*** Block opens ***

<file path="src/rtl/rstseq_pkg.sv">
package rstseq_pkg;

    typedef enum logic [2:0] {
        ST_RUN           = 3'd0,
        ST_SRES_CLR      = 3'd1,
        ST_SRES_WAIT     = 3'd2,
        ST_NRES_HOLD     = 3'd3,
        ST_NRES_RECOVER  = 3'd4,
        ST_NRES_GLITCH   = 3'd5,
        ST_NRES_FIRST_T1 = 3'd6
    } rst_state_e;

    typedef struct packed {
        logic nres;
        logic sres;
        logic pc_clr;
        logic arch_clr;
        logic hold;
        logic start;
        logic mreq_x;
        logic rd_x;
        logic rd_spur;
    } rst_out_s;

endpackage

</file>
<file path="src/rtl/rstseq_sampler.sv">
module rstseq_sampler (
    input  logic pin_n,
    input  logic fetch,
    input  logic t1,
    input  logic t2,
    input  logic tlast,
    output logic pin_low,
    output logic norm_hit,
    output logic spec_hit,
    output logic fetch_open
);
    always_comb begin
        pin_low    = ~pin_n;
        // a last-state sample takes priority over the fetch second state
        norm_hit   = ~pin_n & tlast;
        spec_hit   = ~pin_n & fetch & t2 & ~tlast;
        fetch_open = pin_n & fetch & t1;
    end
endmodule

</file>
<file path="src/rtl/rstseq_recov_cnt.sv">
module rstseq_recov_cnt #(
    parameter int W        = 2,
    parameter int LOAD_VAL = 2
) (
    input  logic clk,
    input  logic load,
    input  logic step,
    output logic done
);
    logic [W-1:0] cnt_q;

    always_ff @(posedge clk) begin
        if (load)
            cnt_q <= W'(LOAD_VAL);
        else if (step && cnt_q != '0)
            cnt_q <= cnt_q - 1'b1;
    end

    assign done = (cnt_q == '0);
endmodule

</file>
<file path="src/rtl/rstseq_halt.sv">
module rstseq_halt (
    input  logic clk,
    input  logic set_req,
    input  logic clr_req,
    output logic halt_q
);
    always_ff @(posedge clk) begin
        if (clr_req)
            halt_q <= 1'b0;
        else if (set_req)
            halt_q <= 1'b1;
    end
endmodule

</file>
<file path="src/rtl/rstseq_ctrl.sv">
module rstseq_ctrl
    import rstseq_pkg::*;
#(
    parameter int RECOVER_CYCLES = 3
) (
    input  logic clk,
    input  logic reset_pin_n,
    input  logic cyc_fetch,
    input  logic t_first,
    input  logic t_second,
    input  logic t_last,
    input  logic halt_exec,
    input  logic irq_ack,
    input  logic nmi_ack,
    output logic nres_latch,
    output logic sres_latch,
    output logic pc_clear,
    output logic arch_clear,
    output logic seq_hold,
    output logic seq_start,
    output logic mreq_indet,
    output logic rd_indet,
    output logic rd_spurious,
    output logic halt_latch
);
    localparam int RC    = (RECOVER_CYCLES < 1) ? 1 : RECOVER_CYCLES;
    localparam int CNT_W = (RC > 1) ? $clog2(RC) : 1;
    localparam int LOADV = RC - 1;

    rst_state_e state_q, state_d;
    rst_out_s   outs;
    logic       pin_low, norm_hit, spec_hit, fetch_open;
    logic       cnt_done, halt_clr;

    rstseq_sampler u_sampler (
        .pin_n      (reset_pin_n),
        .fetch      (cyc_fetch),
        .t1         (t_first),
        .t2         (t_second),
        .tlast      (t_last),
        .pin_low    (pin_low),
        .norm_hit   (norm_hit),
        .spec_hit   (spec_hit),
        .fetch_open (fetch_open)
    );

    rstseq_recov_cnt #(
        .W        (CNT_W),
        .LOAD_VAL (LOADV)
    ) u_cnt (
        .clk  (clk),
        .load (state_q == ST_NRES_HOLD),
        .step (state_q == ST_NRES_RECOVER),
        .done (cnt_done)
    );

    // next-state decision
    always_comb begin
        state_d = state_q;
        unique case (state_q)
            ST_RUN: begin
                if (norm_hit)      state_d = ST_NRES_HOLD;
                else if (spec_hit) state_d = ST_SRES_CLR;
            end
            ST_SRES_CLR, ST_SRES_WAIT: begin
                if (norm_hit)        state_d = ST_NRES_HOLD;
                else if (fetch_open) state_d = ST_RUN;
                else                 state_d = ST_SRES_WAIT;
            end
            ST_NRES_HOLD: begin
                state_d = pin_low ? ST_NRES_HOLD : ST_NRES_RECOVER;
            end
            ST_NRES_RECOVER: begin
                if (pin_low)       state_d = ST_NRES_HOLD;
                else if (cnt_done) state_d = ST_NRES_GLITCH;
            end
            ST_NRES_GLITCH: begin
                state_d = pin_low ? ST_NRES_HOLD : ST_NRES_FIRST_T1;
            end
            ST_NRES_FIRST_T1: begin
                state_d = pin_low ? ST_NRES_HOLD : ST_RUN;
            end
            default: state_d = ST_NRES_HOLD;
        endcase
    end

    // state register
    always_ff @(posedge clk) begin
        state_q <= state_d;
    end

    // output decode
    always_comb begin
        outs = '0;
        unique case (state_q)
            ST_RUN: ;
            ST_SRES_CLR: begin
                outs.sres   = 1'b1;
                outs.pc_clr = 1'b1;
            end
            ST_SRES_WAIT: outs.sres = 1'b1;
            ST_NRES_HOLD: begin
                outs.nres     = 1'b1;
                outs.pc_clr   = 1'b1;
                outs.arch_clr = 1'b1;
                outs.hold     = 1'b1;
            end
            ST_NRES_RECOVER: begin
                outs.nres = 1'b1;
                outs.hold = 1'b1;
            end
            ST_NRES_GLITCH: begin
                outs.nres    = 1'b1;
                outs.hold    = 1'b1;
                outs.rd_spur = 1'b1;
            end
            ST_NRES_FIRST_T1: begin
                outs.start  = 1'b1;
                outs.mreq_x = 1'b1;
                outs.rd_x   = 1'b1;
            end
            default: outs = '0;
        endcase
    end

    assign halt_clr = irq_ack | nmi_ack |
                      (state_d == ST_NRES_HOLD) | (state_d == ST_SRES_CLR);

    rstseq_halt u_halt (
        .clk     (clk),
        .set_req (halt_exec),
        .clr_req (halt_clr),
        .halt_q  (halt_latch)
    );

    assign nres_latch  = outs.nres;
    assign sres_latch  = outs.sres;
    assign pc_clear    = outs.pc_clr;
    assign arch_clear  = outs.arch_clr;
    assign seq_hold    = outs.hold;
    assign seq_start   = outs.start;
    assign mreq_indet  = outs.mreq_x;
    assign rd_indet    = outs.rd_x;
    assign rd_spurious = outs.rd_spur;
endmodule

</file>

*** Block closes ***

## AIM OF THE EXERCISE
Print out the entire listing above without any change.

## RESPONSE
<file path="src/rtl/rstseq_pkg.sv">
package rstseq_pkg;

    typedef enum logic [2:0] {
        ST_RUN           = 3'd0,
        ST_SRES_CLR      = 3'd1,
        ST_SRES_WAIT     = 3'd2,
        ST_NRES_HOLD     = 3'd3,
        ST_NRES_RECOVER  = 3'd4,
        ST_NRES_GLITCH   = 3'd5,
        ST_NRES_FIRST_T1 = 3'd6
    } rst_state_e;

    typedef struct packed {
        logic nres;
        logic sres;
        logic pc_clr;
        logic arch_clr;
        logic hold;
        logic start;
        logic mreq_x;
        logic rd_x;
        logic rd_spur;
    } rst_out_s;

endpackage

</file>
<file path="src/rtl/rstseq_sampler.sv">
module rstseq_sampler (
    input  logic pin_n,
    input  logic fetch,
    input  logic t1,
    input  logic t2,
    input  logic tlast,
    output logic pin_low,
    output logic norm_hit,
    output logic spec_hit,
    output logic fetch_open
);
    always_comb begin
        pin_low    = ~pin_n;
        // a last-state sample takes priority over the fetch second state
        norm_hit   = ~pin_n & tlast;
        spec_hit   = ~pin_n & fetch & t2 & ~tlast;
        fetch_open = pin_n & fetch & t1;
    end
endmodule

</file>
<file path="src/rtl/rstseq_recov_cnt.sv">
module rstseq_recov_cnt #(
    parameter int W        = 2,
    parameter int LOAD_VAL = 2
) (
    input  logic clk,
    input  logic load,
    input  logic step,
    output logic done
);
    logic [W-1:0] cnt_q;

    always_ff @(posedge clk) begin
        if (load)
            cnt_q <= W'(LOAD_VAL);
        else if (step && cnt_q != '0)
            cnt_q <= cnt_q - 1'b1;
    end

    assign done = (cnt_q == '0);
endmodule

</file>
<file path="src/rtl/rstseq_halt.sv">
module rstseq_halt (
    input  logic clk,
    input  logic set_req,
    input  logic clr_req,
    output logic halt_q
);
    always_ff @(posedge clk) begin
        if (clr_req)
            halt_q <= 1'b0;
        else if (set_req)
            halt_q <= 1'b1;
    end
endmodule

</file>
<file path="src/rtl/rstseq_ctrl.sv">
module rstseq_ctrl
    import rstseq_pkg::*;
#(
    parameter int RECOVER_CYCLES = 3
) (
    input  logic clk,
    input  logic reset_pin_n,
    input  logic cyc_fetch,
    input  logic t_first,
    input  logic t_second,
    input  logic t_last,
    input  logic halt_exec,
    input  logic irq_ack,
    input  logic nmi_ack,
    output logic nres_latch,
    output logic sres_latch,
    output logic pc_clear,
    output logic arch_clear,
    output logic seq_hold,
    output logic seq_start,
    output logic mreq_indet,
    output logic rd_indet,
    output logic rd_spurious,
    output logic halt_latch
);
    localparam int RC    = (RECOVER_CYCLES < 1) ? 1 : RECOVER_CYCLES;
    localparam int CNT_W = (RC > 1) ? $clog2(RC) : 1;
    localparam int LOADV = RC - 1;

    rst_state_e state_q, state_d;
    rst_out_s   outs;
    logic       pin_low, norm_hit, spec_hit, fetch_open;
    logic       cnt_done, halt_clr;

    rstseq_sampler u_sampler (
        .pin_n      (reset_pin_n),
        .fetch      (cyc_fetch),
        .t1         (t_first),
        .t2         (t_second),
        .tlast      (t_last),
        .pin_low    (pin_low),
        .norm_hit   (norm_hit),
        .spec_hit   (spec_hit),
        .fetch_open (fetch_open)
    );

    rstseq_recov_cnt #(
        .W        (CNT_W),
        .LOAD_VAL (LOADV)
    ) u_cnt (
        .clk  (clk),
        .load (state_q == ST_NRES_HOLD),
        .step (state_q == ST_NRES_RECOVER),
        .done (cnt_done)
    );

    // next-state decision
    always_comb begin
        state_d = state_q;
        unique case (state_q)
            ST_RUN: begin
                if (norm_hit)      state_d = ST_NRES_HOLD;
                else if (spec_hit) state_d = ST_SRES_CLR;
            end
            ST_SRES_CLR, ST_SRES_WAIT: begin
                if (norm_hit)        state_d = ST_NRES_HOLD;
                else if (fetch_open) state_d = ST_RUN;
                else                 state_d = ST_SRES_WAIT;
            end
            ST_NRES_HOLD: begin
                state_d = pin_low ? ST_NRES_HOLD : ST_NRES_RECOVER;
            end
            ST_NRES_RECOVER: begin
                if (pin_low)       state_d = ST_NRES_HOLD;
                else if (cnt_done) state_d = ST_NRES_GLITCH;
            end
            ST_NRES_GLITCH: begin
                state_d = pin_low ? ST_NRES_HOLD : ST_NRES_FIRST_T1;
            end
            ST_NRES_FIRST_T1: begin
                state_d = pin_low ? ST_NRES_HOLD : ST_RUN;
            end
            default: state_d = ST_NRES_HOLD;
        endcase
    end

    // state register
    always_ff @(posedge clk) begin
        state_q <= state_d;
    end

    // output decode
    always_comb begin
        outs = '0;
        unique case (state_q)
            ST_RUN: ;
            ST_SRES_CLR: begin
                outs.sres   = 1'b1;
                outs.pc_clr = 1'b1;
            end
            ST_SRES_WAIT: outs.sres = 1'b1;
            ST_NRES_HOLD: begin
                outs.nres     = 1'b1;
                outs.pc_clr   = 1'b1;
                outs.arch_clr = 1'b1;
                outs.hold     = 1'b1;
            end
            ST_NRES_RECOVER: begin
                outs.nres = 1'b1;
                outs.hold = 1'b1;
            end
            ST_NRES_GLITCH: begin
                outs.nres    = 1'b1;
                outs.hold    = 1'b1;
                outs.rd_spur = 1'b1;
            end
            ST_NRES_FIRST_T1: begin
                outs.start  = 1'b1;
                outs.mreq_x = 1'b1;
                outs.rd_x   = 1'b1;
            end
            default: outs = '0;
        endcase
    end

    assign halt_clr = irq_ack | nmi_ack |
                      (state_d == ST_NRES_HOLD) | (state_d == ST_SRES_CLR);

    rstseq_halt u_halt (
        .clk     (clk),
        .set_req (halt_exec),
        .clr_req (halt_clr),
        .halt_q  (halt_latch)
    );

    assign nres_latch  = outs.nres;
    assign sres_latch  = outs.sres;
    assign pc_clear    = outs.pc_clr;
    assign arch_clear  = outs.arch_clr;
    assign seq_hold    = outs.hold;
    assign seq_start   = outs.start;
    assign mreq_indet  = outs.mreq_x;
    assign rd_indet    = outs.rd_x;
    assign rd_spurious = outs.rd_spur;
endmodule

</file>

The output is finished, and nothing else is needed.